Source information:
------------

[src/rtl/lms_fir_engine.sv]
// Serial-MAC FIR output stage of the LMS filter: keeps the reference delay line,
// computes y = sum(w*x) >>> 16 and e = d - y once per accepted sample.
module lms_fir_engine #(
  parameter int TAPS = 32,
  parameter int DW   = 14,
  parameter int WW   = 32,
  parameter int AW   = 48,
  localparam int IW  = $clog2(TAPS)
) (
  input  logic                 clk,
  input  logic                 rstn,
  input  logic                 sample_valid,
  input  logic signed [DW-1:0] x_in,
  input  logic signed [DW-1:0] d_in,
  output logic [IW-1:0]        w_idx,
  input  logic signed [WW-1:0] w_data,
  input  logic [IW-1:0]        rd_idx,
  output logic signed [DW-1:0] rd_reff,
  output logic signed [DW-1:0] y,
  output logic signed [DW-1:0] e,
  output logic                 out_valid,
  output logic                 busy,
  output logic                 overrun,
  output logic [31:0]          n
);

  typedef enum logic [1:0] {IDLE, MAC, FINAL} state_t;

  localparam logic signed [DW-1:0] SMAX = {1'b0, {(DW-1){1'b1}}};
  localparam logic signed [DW-1:0] SMIN = {1'b1, {(DW-1){1'b0}}};
  localparam int PW = WW + DW;

  state_t                state_q, state_d;
  logic [IW-1:0]         idx;
  logic signed [AW-1:0]  acc;
  logic signed [DW-1:0]  taps [TAPS];
  logic signed [DW-1:0]  d_lat;

  logic signed [DW-1:0]  tap_sel;
  logic signed [PW-1:0]  w_ext, t_ext, prod;
  logic signed [AW-1:0]  prod_ext;
  logic                  ovf_hi, ovf_lo;
  logic signed [DW-1:0]  ys, es;
  logic signed [DW:0]    diff;

  assign w_idx   = idx;
  assign busy    = (state_q != IDLE);
  assign rd_reff = taps[rd_idx];
  assign tap_sel = taps[idx];

  // Both operands widened to the full product width so the truncated multiply is exact.
  assign w_ext    = {{DW{w_data[WW-1]}}, w_data};
  assign t_ext    = {{WW{tap_sel[DW-1]}}, tap_sel};
  assign prod     = w_ext * t_ext;
  assign prod_ext = {{(AW-PW){prod[PW-1]}}, prod};

  // acc >>> 16 fits DW bits only when bits [AW-1:16+DW-1] are all copies of the sign.
  assign ovf_hi = !acc[AW-1] && (|acc[AW-2:16+DW-1]);
  assign ovf_lo =  acc[AW-1] && !(&acc[AW-2:16+DW-1]);
  assign ys     = ovf_hi ? SMAX : (ovf_lo ? SMIN : acc[16+DW-1:16]);
  assign diff   = {d_lat[DW-1], d_lat} - {ys[DW-1], ys};
  assign es     = (diff[DW] != diff[DW-1]) ? (diff[DW] ? SMIN : SMAX) : diff[DW-1:0];

  always_comb begin
    state_d = state_q;
    unique case (state_q)
      IDLE:    if (sample_valid) state_d = MAC;
      MAC:     if (idx == IW'(TAPS-1)) state_d = FINAL;
      FINAL:   state_d = IDLE;
      default: state_d = IDLE;
    endcase
  end

  always_ff @(posedge clk) begin
    if (!rstn) begin
      state_q   <= IDLE;
      idx       <= '0;
      acc       <= '0;
      d_lat     <= '0;
      y         <= '0;
      e         <= '0;
      out_valid <= 1'b0;
      overrun   <= 1'b0;
      n         <= '0;
      for (int unsigned k = 0; k < TAPS; k++) taps[k] <= '0;
    end else begin
      state_q   <= state_d;
      out_valid <= 1'b0;
      unique case (state_q)
        IDLE: if (sample_valid) begin
          taps[0] <= x_in;
          for (int unsigned k = 1; k < TAPS; k++) taps[k] <= taps[k-1];
          d_lat <= d_in;
          acc   <= '0;
          idx   <= '0;
        end
        MAC: begin
          acc <= acc + prod_ext;
          idx <= idx + IW'(1);
        end
        FINAL: begin
          y         <= ys;
          e         <= es;
          out_valid <= 1'b1;
          n         <= n + 32'd1;
        end
        default: ;
      endcase
      if (sample_valid && state_q != IDLE) overrun <= 1'b1;
    end
  end

endmodule

[config.mk]
export PLATFORM = sky130hd
export DESIGN_NAME = lms_fir_engine
export DESIGN_NICKNAME = d
export VERILOG_FILES = /design/src/rtl/lms_fir_engine.sv
export SDC_FILE = /design/constraint.sdc
export NUM_CORES = 2
export LEC_CHECK = 0
export ABC_CLOCK_PERIOD_IN_PS = 15300
export CORE_ASPECT_RATIO = 1.5
export CORE_MARGIN = 8
export CORE_UTILIZATION = 51
export CTS_BUF_LIST = sky130_fd_sc_hd__clkbuf_16
export DETAILED_ROUTE_END_ITERATION = 12
export HOLD_SLACK_MARGIN = 0.15
export PLACE_DENSITY = 0.69
export SYNTH_ARGS = -nofsm -noshare
export SYNTH_HDL_FRONTEND = slang
export SYNTH_SLANG_ARGS = --single-unit
[constraint.sdc]
create_clock -name clk -period 15.3 [get_ports clk]
set_input_delay 3.06 -clock clk [delete_from_list [all_inputs] [get_ports clk]]
set_output_delay 3.06 -clock clk [all_outputs]
set_load 0.05 [all_outputs]
--- src/rtl/tl_ul_pkg.sv ---
// Shared TileLink-UL constants, field widths and the D-channel response record.
// Imported by the RAM responder and its pipe slot.
package tl_ul_pkg;

   localparam int unsigned TL_AW = 32;
   localparam int unsigned TL_DW = 32;
   localparam int unsigned TL_MW = TL_DW / 8;
   localparam int unsigned TL_SZW = 3;
   localparam int unsigned TL_SRCW = 4;
   localparam int unsigned TL_OPW = 3;

   typedef enum logic [TL_OPW-1:0] {
      A_PUT_FULL    = 3'd0,
      A_PUT_PARTIAL = 3'd1,
      A_ARITH       = 3'd2,
      A_LOGIC       = 3'd3,
      A_GET         = 3'd4,
      A_INTENT      = 3'd5
   } a_op_e;

   typedef enum logic [TL_OPW-1:0] {
      D_ACCESS_ACK      = 3'd0,
      D_ACCESS_ACK_DATA = 3'd1,
      D_HINT_ACK        = 3'd2
   } d_op_e;

   typedef struct packed {
      logic [TL_OPW-1:0]  opcode;
      logic [1:0]         param;
      logic [TL_SZW-1:0]  size;
      logic [TL_SRCW-1:0] source;
      logic               sink;
      logic               denied;
      logic [TL_DW-1:0]   data;
      logic               corrupt;
   } d_rsp_t;

endpackage

--- src/rtl/tl_ul_pipe_slot.sv ---
// Single-entry D-channel holding register. Handshake: a beat transfers on a
// clock edge where valid && ready; the slot accepts a new beat whenever it is
// empty or its current beat leaves on the same edge.
module tl_ul_pipe_slot
   import tl_ul_pkg::*;
(
   input  logic   clk_i,
   input  logic   rst_ni,
   input  logic   load_i,
   input  d_rsp_t rsp_i,
   input  logic   d_ready_i,
   output logic   d_valid_o,
   output d_rsp_t rsp_o,
   output logic   a_ready_o
);

   logic   valid_q;
   d_rsp_t rsp_q;

   always_ff @(posedge clk_i or negedge rst_ni) begin
      if (!rst_ni) begin
         valid_q <= 1'b0;
         rsp_q   <= '0;
      end else if (load_i) begin
         valid_q <= 1'b1;
         rsp_q   <= rsp_i;
      end else if (d_ready_i) begin
         valid_q <= 1'b0;
      end
   end

   assign d_valid_o = valid_q;
   assign rsp_o     = rsp_q;
   assign a_ready_o = !valid_q || d_ready_i;

endmodule

--- src/rtl/tl_ul_ram_responder.sv ---
// TileLink-UL slave backed by a flop-based word memory. Requests are decoded
// and the memory accessed on A fire; the response sits in a one-entry slot.
module tl_ul_ram_responder
   import tl_ul_pkg::*;
#(
   parameter logic [31:0] BASE_ADDR = 32'h0000_0000,
   parameter int unsigned DEPTH     = 16
) (
   input  logic               clock,
   input  logic               reset_n,
   input  logic               a_valid,
   output logic               a_ready,
   input  logic [TL_OPW-1:0]  a_opcode,
   input  logic [2:0]         a_param,
   input  logic [TL_SZW-1:0]  a_size,
   input  logic [TL_SRCW-1:0] a_source,
   input  logic [TL_AW-1:0]   a_address,
   input  logic [TL_MW-1:0]   a_mask,
   input  logic [TL_DW-1:0]   a_data,
   input  logic               a_corrupt,
   output logic               d_valid,
   input  logic               d_ready,
   output logic [TL_OPW-1:0]  d_opcode,
   output logic [1:0]         d_param,
   output logic [TL_SZW-1:0]  d_size,
   output logic [TL_SRCW-1:0] d_source,
   output logic               d_sink,
   output logic               d_denied,
   output logic [TL_DW-1:0]   d_data,
   output logic               d_corrupt
);

   localparam int unsigned IDX_W = (DEPTH > 1) ? $clog2(DEPTH) : 1;
   localparam logic [31:0] SPAN  = 32'(4 * DEPTH);

   logic [TL_DW-1:0] mem_q [DEPTH];

   logic [31:0]      offset;
   logic [IDX_W-1:0] idx;
   logic             in_range;
   logic             misaligned;
   logic             op_ok;
   logic             is_put;
   logic             denied;
   logic             a_fire;
   logic             wr_en;
   d_rsp_t           rsp_d;
   d_rsp_t           rsp_q;
   logic             unused_bits;

   // Unsigned 32-bit subtraction: addresses below BASE_ADDR wrap to huge offsets.
   assign offset   = a_address - BASE_ADDR;
   assign idx      = offset[IDX_W+1:2];
   assign in_range = offset < SPAN;

   always_comb begin
      misaligned = 1'b0;
      case (a_size)
         3'd1:    misaligned = a_address[0];
         3'd2:    misaligned = |a_address[1:0];
         default: misaligned = 1'b0;
      endcase
   end

   assign is_put = (a_opcode == A_PUT_FULL) || (a_opcode == A_PUT_PARTIAL);
   assign op_ok  = is_put || (a_opcode == A_GET);
   assign denied = !in_range || (a_size > 3'd2) || misaligned || !op_ok;
   assign a_fire = a_valid && a_ready;
   assign wr_en  = a_fire && is_put && !denied && !a_corrupt;

   always_comb begin
      rsp_d        = '0;
      rsp_d.size   = a_size;
      rsp_d.source = a_source;
      rsp_d.denied = denied;
      if (denied) begin
         case (a_opcode)
            A_ARITH, A_LOGIC, A_GET: begin
               rsp_d.opcode  = D_ACCESS_ACK_DATA;
               rsp_d.corrupt = 1'b1;
            end
            A_INTENT: rsp_d.opcode = D_HINT_ACK;
            default:  rsp_d.opcode = D_ACCESS_ACK;
         endcase
      end else if (a_opcode == A_GET) begin
         rsp_d.opcode = D_ACCESS_ACK_DATA;
         rsp_d.data   = mem_q[idx];
      end else begin
         rsp_d.opcode = D_ACCESS_ACK;
      end
   end

   always_ff @(posedge clock or negedge reset_n) begin
      if (!reset_n) begin
         for (int i = 0; i < int'(DEPTH); i++) begin
            mem_q[i] <= '0;
         end
      end else if (wr_en) begin
         for (int b = 0; b < int'(TL_MW); b++) begin
            if (a_mask[b]) begin
               mem_q[idx][8*b +: 8] <= a_data[8*b +: 8];
            end
         end
      end
   end

   tl_ul_pipe_slot u_slot (
      .clk_i     (clock),
      .rst_ni    (reset_n),
      .load_i    (a_fire),
      .rsp_i     (rsp_d),
      .d_ready_i (d_ready),
      .d_valid_o (d_valid),
      .rsp_o     (rsp_q),
      .a_ready_o (a_ready)
   );

   assign d_opcode  = rsp_q.opcode;
   assign d_param   = rsp_q.param;
   assign d_size    = rsp_q.size;
   assign d_source  = rsp_q.source;
   assign d_sink    = rsp_q.sink;
   assign d_denied  = rsp_q.denied;
   assign d_data    = rsp_q.data;
   assign d_corrupt = rsp_q.corrupt;

   assign unused_bits = ^{a_param, offset[31:IDX_W+2], offset[1:0]};

endmodule

--- config.mk ---
export PLATFORM = sky130hd
export DESIGN_NAME = tl_ul_ram_responder
export DESIGN_NICKNAME = d
export VERILOG_FILES = /design/src/rtl/tl_ul_pkg.sv /design/src/rtl/tl_ul_pipe_slot.sv /design/src/rtl/tl_ul_ram_responder.sv
export SDC_FILE = /design/constraint.sdc
export NUM_CORES = 1
export LEC_CHECK = 0
export CAP_MARGIN = 20
export CORE_UTILIZATION = 55
export CTS_BUF_LIST = sky130_fd_sc_hd__clkbuf_8
export DETAILED_ROUTE_END_ITERATION = 16
export GPL_TIMING_DRIVEN = 1
export PLACE_DENSITY = 0.74
export SLEW_MARGIN = 20
export SYNTH_ARGS = -nofsm -noshare
export SYNTH_HDL_FRONTEND = slang
export SYNTH_SLANG_ARGS = --single-unit
export TNS_END_PERCENT = 20
--- constraint.sdc ---
create_clock -name clock -period 2.4 [get_ports clock]
set_clock_uncertainty 0.15 [all_clocks]
set_input_delay 0.6 -clock clock [delete_from_list [all_inputs] [get_ports clock]]
set_output_delay 0.6 -clock clock [all_outputs]
set_load 0.1 [all_outputs]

------------

The problem: Copy nothing beyond the line containing "w_ext * t_ext;". Transcribe exactly from the first line of the entries down to that line, inclusive.

Exercise response:
[src/rtl/lms_fir_engine.sv]
// Serial-MAC FIR output stage of the LMS filter: keeps the reference delay line,
// computes y = sum(w*x) >>> 16 and e = d - y once per accepted sample.
module lms_fir_engine #(
  parameter int TAPS = 32,
  parameter int DW   = 14,
  parameter int WW   = 32,
  parameter int AW   = 48,
  localparam int IW  = $clog2(TAPS)
) (
  input  logic                 clk,
  input  logic                 rstn,
  input  logic                 sample_valid,
  input  logic signed [DW-1:0] x_in,
  input  logic signed [DW-1:0] d_in,
  output logic [IW-1:0]        w_idx,
  input  logic signed [WW-1:0] w_data,
  input  logic [IW-1:0]        rd_idx,
  output logic signed [DW-1:0] rd_reff,
  output logic signed [DW-1:0] y,
  output logic signed [DW-1:0] e,
  output logic                 out_valid,
  output logic                 busy,
  output logic                 overrun,
  output logic [31:0]          n
);

  typedef enum logic [1:0] {IDLE, MAC, FINAL} state_t;

  localparam logic signed [DW-1:0] SMAX = {1'b0, {(DW-1){1'b1}}};
  localparam logic signed [DW-1:0] SMIN = {1'b1, {(DW-1){1'b0}}};
  localparam int PW = WW + DW;

  state_t                state_q, state_d;
  logic [IW-1:0]         idx;
  logic signed [AW-1:0]  acc;
  logic signed [DW-1:0]  taps [TAPS];
  logic signed [DW-1:0]  d_lat;

  logic signed [DW-1:0]  tap_sel;
  logic signed [PW-1:0]  w_ext, t_ext, prod;
  logic signed [AW-1:0]  prod_ext;
  logic                  ovf_hi, ovf_lo;
  logic signed [DW-1:0]  ys, es;
  logic signed [DW:0]    diff;

  assign w_idx   = idx;
  assign busy    = (state_q != IDLE);
  assign rd_reff = taps[rd_idx];
  assign tap_sel = taps[idx];

  // Both operands widened to the full product width so the truncated multiply is exact.
  assign w_ext    = {{DW{w_data[WW-1]}}, w_data};
  assign t_ext    = {{WW{tap_sel[DW-1]}}, tap_sel};
  assign prod     = w_ext * t_ext;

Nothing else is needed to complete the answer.